By Siu Hing Lo, on 1 July 2013
The NHS in England invites all adults aged 60 to 69 (currently being extended to 74) for bowel cancer screening. Eligible individuals are sent a test kit which requires them to take three samples from their bowel motions. Unlike breast and cervical screening, the test can be completed at home and sent back to the laboratory in an envelope. This process ensures privacy and avoids potential scheduling difficulties.
Nevertheless, only about one in two return their bowel cancer screening test kit. In comparison, 74-79% of women attend their appointments for breast and cervical screening. Suggested reasons for lower participation in bowel cancer screening include low perceived risk of bowel cancer, the risk of procrastination with a home-based test and the unpleasantness of stool sampling. What we do not know, however, is whether similar reasons are equally barriers to other types of cancer screening.
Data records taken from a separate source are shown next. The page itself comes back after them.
**config.mk**
```make
export PLATFORM = sky130hd
export DESIGN_NAME = psram_pwr_seq
export DESIGN_NICKNAME = d
export VERILOG_FILES = /design/src/rtl/psram_pwr_pkg.sv /design/src/rtl/psram_pwr_dp.sv /design/src/rtl/psram_pwr_ctl.sv /design/src/rtl/psram_pwr_seq.sv
export SDC_FILE = /design/constraint.sdc
export NUM_CORES = 1
export LEC_CHECK = 0
export ABC_AREA = 0
export BUFFER_PORTS_ARGS = -buffer_cell sky130_fd_sc_hd__buf_2
export CAP_MARGIN = 30
export CORE_AREA = 2 2 51 53
export DETAILED_ROUTE_END_ITERATION = 10
export DIE_AREA = 0 0 53 55
export GPL_ROUTABILITY_DRIVEN = 0
export GPL_TIMING_DRIVEN = 0
export PLACE_DENSITY = 0.8
export SYNTH_ARGS = -nofsm -noshare
export SYNTH_HDL_FRONTEND = slang
export SYNTH_SLANG_ARGS = --single-unit
```
**constraint.sdc**
```tcl
create_clock -name clk -period 3.35 [get_ports clk]
set_input_delay 0.8375 -clock clk [delete_from_list [all_inputs] [get_ports clk]]
set_output_delay 0.8375 -clock clk [all_outputs]
set_load 0.01 [all_outputs]
```
**src/rtl/psram_pwr_pkg.sv**
```systemverilog
package psram_pwr_pkg;

  typedef enum logic [2:0] {
    S_PUP_LOW,
    S_PUP_HOLD,
    S_ACTIVE,
    S_SETUP,
    S_ENTRY,
    S_DOWN,
    S_EXIT
  } seqState_t;

  typedef enum logic [2:0] {
    D_PWRUP,
    D_LONG,
    D_SETUP,
    D_ENTRY,
    D_EXIT
  } durSel_t;

  typedef struct packed {
    logic    load;
    durSel_t sel;
    logic    capMode;
    logic    armSleep;
    logic    clrSleep;
    logic    armWake;
    logic    clrWake;
  } seqStrobe_t;

  function automatic int nsToCycles(input int ns, input int periodNs);
    int c;
    c = (ns + periodNs - 1) / periodNs;
    return (c < 1) ? 1 : c;
  endfunction

endpackage

```
**src/rtl/psram_pwr_dp.sv**
```systemverilog
module psram_pwr_dp
  import psram_pwr_pkg::*;
#(
  parameter int PWRUP_CYC = 2500,
  parameter int LONG_CYC  = 15000,
  parameter int SHORT_CYC = 4,
  parameter int SETUP_CYC = 1,
  parameter int ENTRY_CYC = 4,
  parameter int MODE_W    = 2
) (
  input  logic              clk,
  input  logic              rstN,
  input  seqStrobe_t        str,
  input  logic              sleepReq,
  input  logic              wakeReq,
  input  logic [MODE_W-1:0] retainMode,
  output logic              cntDone,
  output logic              sleepSeen,
  output logic              wakeSeen,
  output logic              shortExit
);

  localparam int CNT_W = $clog2(PWRUP_CYC + LONG_CYC + SHORT_CYC + SETUP_CYC + ENTRY_CYC + 1);

  logic [CNT_W-1:0] cnt;
  logic [CNT_W-1:0] loadVal;
  logic             sleepPend;
  logic             wakePend;

  always_comb begin
    case (str.sel)
      D_PWRUP: loadVal = CNT_W'(PWRUP_CYC - 1);
      D_LONG:  loadVal = CNT_W'(LONG_CYC - 1);
      D_SETUP: loadVal = CNT_W'(SETUP_CYC - 1);
      D_ENTRY: loadVal = CNT_W'(ENTRY_CYC - 1);
      D_EXIT:  loadVal = shortExit ? CNT_W'(SHORT_CYC - 1) : CNT_W'(LONG_CYC - 1);
      default: loadVal = CNT_W'(LONG_CYC - 1);
    endcase
  end

  always_ff @(posedge clk or negedge rstN) begin
    if (!rstN) begin
      cnt <= CNT_W'(PWRUP_CYC - 1);
    end else if (str.load) begin
      cnt <= loadVal;
    end else if (cnt != '0) begin
      cnt <= cnt - 1'b1;
    end
  end

  assign cntDone = (cnt == '0);

  always_ff @(posedge clk or negedge rstN) begin
    if (!rstN) begin
      sleepPend <= 1'b0;
      wakePend  <= 1'b0;
      shortExit <= 1'b0;
    end else begin
      if (str.clrSleep)                 sleepPend <= 1'b0;
      else if (str.armSleep && sleepReq) sleepPend <= 1'b1;
      if (str.clrWake)                  wakePend <= 1'b0;
      else if (str.armWake && wakeReq)  wakePend <= 1'b1;
      if (str.capMode)                  shortExit <= (retainMode != '0);
    end
  end

  assign sleepSeen = sleepPend | sleepReq;
  assign wakeSeen  = wakePend | wakeReq;

  // a wake seen during entry/down is held until served
  p_wake_latch_r8: assert property (@(posedge clk) disable iff (!rstN)
    (str.armWake && !str.clrWake && wakeReq) |=> wakePend);

  // the exit-hold choice only changes at capture
  p_mode_hold_r10: assert property (@(posedge clk) disable iff (!rstN)
    !str.capMode |=> $stable(shortExit));

endmodule

```
**src/rtl/psram_pwr_ctl.sv**
```systemverilog
module psram_pwr_ctl
  import psram_pwr_pkg::*;
(
  input  logic       clk,
  input  logic       rstN,
  input  logic       supplyGood,
  input  logic       ctrlCeN,
  input  logic       cntDone,
  input  logic       sleepSeen,
  input  logic       wakeSeen,
  output seqStrobe_t str,
  output logic       enHigh,
  output logic       enLowN,
  output logic       ready,
  output logic       dataHiZ
);

  seqState_t state, nextState;

  always_ff @(posedge clk or negedge rstN) begin
    if (!rstN) state <= S_PUP_LOW;
    else       state <= nextState;
  end

  always_comb begin
    nextState = state;
    str       = '{load: 1'b0, sel: D_PWRUP, capMode: 1'b0, armSleep: 1'b0,
                  clrSleep: 1'b0, armWake: 1'b0, clrWake: 1'b0};
    case (state)
      S_PUP_LOW: begin
        if (!supplyGood) begin
          str.load = 1'b1;
          str.sel  = D_PWRUP;
        end else if (cntDone) begin
          nextState = S_PUP_HOLD;
          str.load  = 1'b1;
          str.sel   = D_LONG;
        end
      end
      S_PUP_HOLD: begin
        if (cntDone) nextState = S_ACTIVE;
      end
      S_ACTIVE: begin
        if (sleepSeen && ctrlCeN) begin
          nextState    = S_SETUP;
          str.load     = 1'b1;
          str.sel      = D_SETUP;
          str.capMode  = 1'b1;
          str.clrSleep = 1'b1;
        end else begin
          str.armSleep = 1'b1;
        end
      end
      S_SETUP: begin
        if (cntDone) begin
          nextState = S_ENTRY;
          str.load  = 1'b1;
          str.sel   = D_ENTRY;
        end
      end
      S_ENTRY: begin
        str.armWake = 1'b1;
        if (cntDone) begin
          if (wakeSeen) begin
            nextState   = S_EXIT;
            str.load    = 1'b1;
            str.sel     = D_EXIT;
            str.clrWake = 1'b1;
          end else begin
            nextState = S_DOWN;
          end
        end
      end
      S_DOWN: begin
        str.armWake = 1'b1;
        if (wakeSeen) begin
          nextState   = S_EXIT;
          str.load    = 1'b1;
          str.sel     = D_EXIT;
          str.clrWake = 1'b1;
        end
      end
      S_EXIT: begin
        if (cntDone) nextState = S_ACTIVE;
      end
      default: nextState = S_PUP_LOW;
    endcase
  end

  always_comb begin
    enHigh  = !(state == S_PUP_LOW || state == S_ENTRY || state == S_DOWN);
    ready   = (state == S_ACTIVE);
    enLowN  = ready ? ctrlCeN : 1'b1;
    dataHiZ = !ready;
  end

  // device never selected while the power control is low
  p_deselect_down_r4: assert property (@(posedge clk) disable iff (!rstN)
    !enHigh |-> enLowN);

  // an open access keeps the block in service
  p_defer_r5: assert property (@(posedge clk) disable iff (!rstN)
    (state == S_ACTIVE && !ctrlCeN) |=> (state == S_ACTIVE));

  // the minimum low time is not cut short
  p_entry_hold_r8: assert property (@(posedge clk) disable iff (!rstN)
    (state == S_ENTRY && !cntDone) |=> !enHigh);

  // ready stays low through the exit hold
  p_exit_hold_r10: assert property (@(posedge clk) disable iff (!rstN)
    (state == S_EXIT && !cntDone) |=> !ready);

  // bus released whenever powered down
  p_hiz_down_r11: assert property (@(posedge clk) disable iff (!rstN)
    !enHigh |-> dataHiZ);

endmodule

```
**src/rtl/psram_pwr_seq.sv**
```systemverilog
module psram_pwr_seq
  import psram_pwr_pkg::*;
#(
  parameter int CLK_PERIOD_NS  = 20,
  parameter int PWRUP_LOW_NS   = 50000,
  parameter int LONG_HOLD_NS   = 300000,
  parameter int SHORT_HOLD_NS  = 65,
  parameter int ENTRY_SETUP_NS = 10,
  parameter int ENTRY_HOLD_NS  = 65,
  parameter int MODE_W         = 2
) (
  input  logic              clk,
  input  logic              rstN,
  input  logic              supplyGood,
  input  logic              sleepReq,
  input  logic              wakeReq,
  input  logic [MODE_W-1:0] retainMode,
  input  logic              ctrlCeN,
  output logic              enHigh,
  output logic              enLowN,
  output logic              dataHiZ,
  output logic              ready
);

  localparam int PWRUP_CYC = nsToCycles(PWRUP_LOW_NS, CLK_PERIOD_NS);
  localparam int LONG_CYC  = nsToCycles(LONG_HOLD_NS, CLK_PERIOD_NS);
  localparam int SHORT_CYC = nsToCycles(SHORT_HOLD_NS, CLK_PERIOD_NS);
  localparam int SETUP_CYC = nsToCycles(ENTRY_SETUP_NS, CLK_PERIOD_NS);
  localparam int ENTRY_CYC = nsToCycles(ENTRY_HOLD_NS, CLK_PERIOD_NS);

  seqStrobe_t str;
  logic       cntDone;
  logic       sleepSeen;
  logic       wakeSeen;
  logic       shortExit;

  psram_pwr_ctl u_ctl (
    .clk       (clk),
    .rstN      (rstN),
    .supplyGood(supplyGood),
    .ctrlCeN   (ctrlCeN),
    .cntDone   (cntDone),
    .sleepSeen (sleepSeen),
    .wakeSeen  (wakeSeen),
    .str       (str),
    .enHigh    (enHigh),
    .enLowN    (enLowN),
    .ready     (ready),
    .dataHiZ   (dataHiZ)
  );

  psram_pwr_dp #(
    .PWRUP_CYC(PWRUP_CYC),
    .LONG_CYC (LONG_CYC),
    .SHORT_CYC(SHORT_CYC),
    .SETUP_CYC(SETUP_CYC),
    .ENTRY_CYC(ENTRY_CYC),
    .MODE_W   (MODE_W)
  ) u_dp (
    .clk       (clk),
    .rstN      (rstN),
    .str       (str),
    .sleepReq  (sleepReq),
    .wakeReq   (wakeReq),
    .retainMode(retainMode),
    .cntDone   (cntDone),
    .sleepSeen (sleepSeen),
    .wakeSeen  (wakeSeen),
    .shortExit (shortExit)
  );

endmodule

```
# --- Word-level counts from Yosys, hierarchy flattened ---
# Index checks and enable logic that the tools add are counted.
word_totals:
  output_inout_bits: 4
  in_bits: 8
  wordCells: 72
  regBits: 21
op_classes:
  muxes: 31
  n_addsub: 1
  reduce_logical: 17
  eq_ne: 16
  bitwise: 2
op_table:
  columns: ["cell", "n"]
  rows:
  - ["15-bit case mux with 4 select lines", 1]
  - ["15-bit 2-to-1 mux", 2]
  - ["3-bit 2-to-1 mux", 8]
  - ["4-bit 2-to-1 mux", 5]
  - ["4-bit case mux with 5 select lines", 1]
  - ["3-bit case mux with 6 select lines", 1]
  - ["15-bit zero test", 1]
  - ["15-bit nonzero test", 1]
  - ["15-bit by 1-bit subtractor with 15-bit output, second input constant", 1]
  - ["14-bit 2-to-1 mux", 1]
  - ["3-bit by 2-bit equality test with 1-bit output, second input constant", 4]
  - ["3-bit equality test, second input constant", 4]
  - ["1-bit 2-to-1 mux", 9]
  - ["2-bit inequality test, second input constant", 4]
  - ["2-bit nonzero test", 4]
  - ["7-bit AND reduction", 1]
  - ["3-bit zero test", 2]
  - ["2-bit by 1-bit inequality test with 1-bit output, second input constant", 3]
  - ["5-bit 2-to-1 mux", 1]
  - ["2-bit case mux with 2 select lines", 1]
  - ["3-bit by 1-bit equality test with 1-bit output, second input constant", 1]
  - ["1-bit logical AND", 3]
  - ["1-bit zero test", 2]
  - ["1-bit logical OR", 2]
  - ["other kinds (3)", 4]

# --- Depth between registers and ports, before layout ---
depth:
  ltp_word: 7
  mapped_depth: 9

# --- Hierarchy ---
# From an unflattened synthesis, not the netlist that was laid out.
hier_totals:
  cells_unflattened: 150
  area_unflattened_um2: 1363.8
modules_own_cells:
  columns: ["module", "area_each_um2", "cells_per_inst", "instances", "seq_area_each_um2"]
  rows:
  - ["psram_pwr_dp", 1021.0, 107, 1, 457.9]
  - ["psram_pwr_ctl", 342.8, 43, 1, 75.1]

# --- Worst setup path before layout ---
# Ideal clock, no wire load.
synth_path:
  path_kind: "reg-to-output"
  startpoint: "register u_ctl.state[1]"
  endpoint: "output enLowN"
  path_slack_ps: 1080
  t_required_ps: 2513
  arrival_time_ps: 1433
  path_stages_with_launch: 6
  path_cell_list: "dfrtp_1 > clkbuf_1 > inv_1 > or3_1 > inv_1 > nand2b_1"
synth_between:
  elab_chain_cells: 2
synth_rtl:
  columns: ["element", "line", "source"]
  rows:
  - ["from (decl)", "psram_pwr_ctl.sv:18", "seqState_t state, nextState;"]
  - ["from (signal assigned)", "psram_pwr_ctl.sv:22", "else state <= nextState;"]
  - ["3-bit by 2-bit equality test with 1-bit output", "psram_pwr_ctl.sv:92", "ready = (state == S_ACTIVE);"]
  - ["net ready", "psram_pwr_seq.sv:22", "output logic ready"]
  - ["1-bit 2-to-1 mux", "psram_pwr_ctl.sv:93", "enLowN = ready ? ctrlCeN : 1'b1;"]
  - ["to (decl)", "psram_pwr_seq.sv:20", "output logic enLowN,"]
# The timed path passes the listed nets, and every way through them passes these cells.

# --- Worst setup path after layout ---
layout_path:
  startpoint: "register u_ctl.state[1]"
  endpoint: "output enLowN"
layout_between:
  elab_chain_cells: 2
layout_rtl:
  columns: ["element", "line"]
  rows:
  - ["3-bit by 2-bit equality test with 1-bit output", "psram_pwr_ctl.sv:92"]
  - ["1-bit 2-to-1 mux", "psram_pwr_ctl.sv:93"]
# No other way between the ends.

==> run metrics <==
clk buf depth=2; pin count of the biggest net entering global routing=22; Layout fillers=roughly 210; Fmax achieved=roughly 360 MHz; R2R depth=7; crit path time final=approximately 2.8 ns; CTS buffer count=3; Least-Margin Pin Slew=about 1.0 ns; starting density of the core=0.564; Arrival @ worst endpoint=1.91 ns; GRT Total Usage=0.222; share of layout cells above drive strength 1=0.179; Cell Pwr Density=just over 800 nW/um^2; worst reg2reg endpoint=u_dp.cnt[13]$_DFFE_PN0P_; CP peak stage delay=just over 0.4 ns; clock slew at reported path FFs=between 0.1 and 0.15 ns; top-count cell post-synth=nor2_1; Post-Syn Instances=~150; Max Fanout on Critical Path=10; Starting DRT DRC Count=15; Syn Std Cell Area=1330 um^2; r2r setup slk=approximately 0.9 ns; max-slew violation count=0; post-DR wirelength/cell=between 10 and 15 um; combinational share of power=0.489; Setup Skew=about 0.0016 ns; post-route ant nets=0; Max VDD drop=~510 uV; crit start category=flop; outcome=completed; DR vias/cell=~5.9; Setup TNS=0 ns; Net Sw Power=roughly 500 uW; Critical path destination=enLowN; Setup Buffers After CTS=0; register bit total from synthesis=21; Synth cell types=40; Synth-to-Final Area Change=8.91%; TritonCTS clock tree=built; Synth top cells by count=nor2_1 (19), dfrtp_1 (15), a21oi_1 (10); CP delay by family, top=buffers and inverters; Synth async-reset ratio=1.00; n_diodes=0; number of synthesis warnings=0; register area=533 um^2; drt total wl=roughly 2700 um; DRT Pass-1 Iters=4; Worst setup EP type=output pin; first-pass GRT wire length=roughly 4700 um; final worst-path cycle share=0.821; cells along the critical path=clkbuf_1 > inv_1 > or3_1 > inv_1 > nand2b_1 > buf_2; worst r2r src=u_dp.cnt[3]$_DFFE_PN0P_; Die W=53 um; post-CTS resize count=0; cell taking the most area after synthesis=dfrtp_1; post-synth top area share=0.281; Hold Violations, Final=0; fin util=0.614; later-pin clock latency in the skew report=~0.3 ns; vias=between 1000 and 1500; grt total ovfl=0; Setup crit start=u_ctl.state[1]$_DFFE_PN0P_; largest cells by area after synthesis=dfrtp_1 (28%), dfstp_2 (12%), nor2_1 (5.3%); PortBufs=11; core area=2360 um^2; post-cts hold buffer count=0; crit path buf inv count=4; cell internal pwr=~700 uW; Hold Slack=0.466 ns; Relative slew margins=0.295; DP Wirelength=2020 um; Clock Sinks=21; H-tree depth=1; most used cell, CP=inv_1; syn avg cell area=9.07 um^2; Hold WC Path Type=in2async; clock share of power=0.101; RSZ-0062 raised after global routing=no; CP Class=reg2out; WP data required=2.51 ns; die height=about 55 um; Finish-stage setup viols=0; Die Area=slightly below 3000 um^2; register area share after synthesis=0.400; # DRC=0; Final Net Count=173; antenna violations before repair=0; Primary FF master, synth=dfrtp_1; number of global-route vias before repair=roughly 1000; Sw Share=0.414; EDFF count, synth=0; Seq pwr share=0.409; Stages on worst setup path=6; syn nets=between 150 and 200; Cell Rows=18; multi-input logic area=744 um^2; clock root cell=clkbuf_4; max cap viols=0; slowest CP cell=or3_1; I/O Pins=12; leak pwr=~0.62 nW
-- routing by layer --
metal / GRT usage / share of wire / up-vias
li1: - / - / 559
met1: 0.272 / 0.44 / 557
met2: 0.396 / 0.51 / 21
met3: 0.0349 / 0.028 / 5
met4: 0.0855 / 0.017 / 0
met5: 0 / 0 / -
-- cell usage in the layout (no fill, tap or decap), types with 2 or more instances in the layout --
| cell | instances |
|---|---|
| buf_2 | 11 |
| clkbuf_1 | 5 |
| nand3_1 | 2 |
| inv_1 | 4 |
| o211ai_1 | 2 |
| dfstp_2 | 6 |
| nand4_1 | 2 |
| o21a_1 | 5 |
| nor2_1 | 19 |
| nor3b_1 | 2 |
| or4_4 | 3 |
| xor2_1 | 7 |
| o21ba_2 | 2 |
| nand4b_1 | 2 |
| clkbuf_4 | 3 |
| dfrtp_1 | 15 |
| or3_1 | 3 |
| nor4_1 | 6 |
| buf_6 | 2 |
| nor3_1 | 7 |
| nand2_1 | 7 |
| ha_1 | 2 |
| xnor2_1 | 7 |
| nand2b_1 | 7 |
| o21ai_0 | 5 |
| a21oi_1 | 10 |
-- final cells by class --
type	count	area share
multi-input cells	115	0.512
plain buffers	7	0.0284
well taps	30	0.0258
inverters	4	0.0103
clock buffers	4	0.0181
flip-flops and latches	21	0.367
repair buffers	11	0.0379
-- kinds of logic after synthesis --
family | count (synthesis) | share of synthesized area
xor gates and xnor gates | 14 | 0.0919
and+or+nand+nor | 65 | 0.266
DFF | 21 | 0.400
adders and majority gates | 2 | 0.0188
AOI/OAI and AO/OA | 33 | 0.174
muxes | 1 | 0.00750
buffers and inverters | 11 | 0.0422
-- registers in the layout, indices dropped and copies added, names as in the netlist --
register,count
u_dp.shortExit,1
u_dp.cnt,15
u_dp.sleepPend,1
u_ctl.state,3
u_dp.wakePend,1
-- power groups by stage --
| stage | registers [mW] | logic (mW) | clock network [mW] |
|---|---|---|---|
| 3_3_place_gp | 0.481 | 0.556 | 0 |
| 6_report | 0.484 | 0.579 | 0.120 |
| 2_1_floorplan | 0.457 | 0.471 | 0 |
| 4_1_cts | 0.481 | 0.581 | 0.125 |
| 5_1_grt | 0.499 | 0.655 | 0.139 |
| 3_5_place_dp | 0.484 | 0.576 | 0 |
-- per-stage QoR --
stage	cells	total power [mW]	instance area (um^2)	setup WS [ns]
global placement	188	1.04	1430	0.939
global route	192	1.29	1450	0.436
finish	192	1.18	1450	0.600
CTS	192	1.19	1450	0.604
detailed placement	188	1.06	1430	0.929
floorplan	147	0.927	1330	1.08
-- how the worst min path moves through the flow --
| stage | from | end | slack [ns] | cells after the start |
|---|---|---|---|---|
| 6_report | rstN | u_ctl.state[1]$_DFFE_PN0P_ | 0.47 | 1 |
| 5_1_grt | rstN | u_ctl.state[2]$_DFFE_PN0P_ | 0.48 | 1 |
| 4_1_cts | rstN | u_ctl.state[0]$_DFFE_PN0P_ | 0.47 | 1 |
| 3_5_place_dp | u_dp.shortExit$_DFFE_PN0P_ | u_dp.shortExit$_DFFE_PN0P_ | 0.51 | 2 |
| 3_3_place_gp | u_dp.shortExit$_DFFE_PN0P_ | u_dp.shortExit$_DFFE_PN0P_ | 0.51 | 2 |
| 2_1_floorplan | u_dp.shortExit$_DFFE_PN0P_ | u_dp.shortExit$_DFFE_PN0P_ | 0.47 | 2 |
Power figures use the tool's default switching activity.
To address this question, we compared reasons women gave for not participating in bowel, breast and cervical screening in our most recent study. Rather surprisingly, few differences emerged. For example, we did not find that low perceived risk or procrastination stood out as barriers specific to bowel cancer screening. However, we did observe that women who did not participate in bowel cancer screening were more likely to cite ‘not liking the idea of test’. This lends further support to previous research showing that stool-sampling is off-putting.
It seems that many have a problem with poo. Aversion against stool sampling should therefore be tackled for bowel cancer screening to gain the same level of acceptance as other established screening programmes.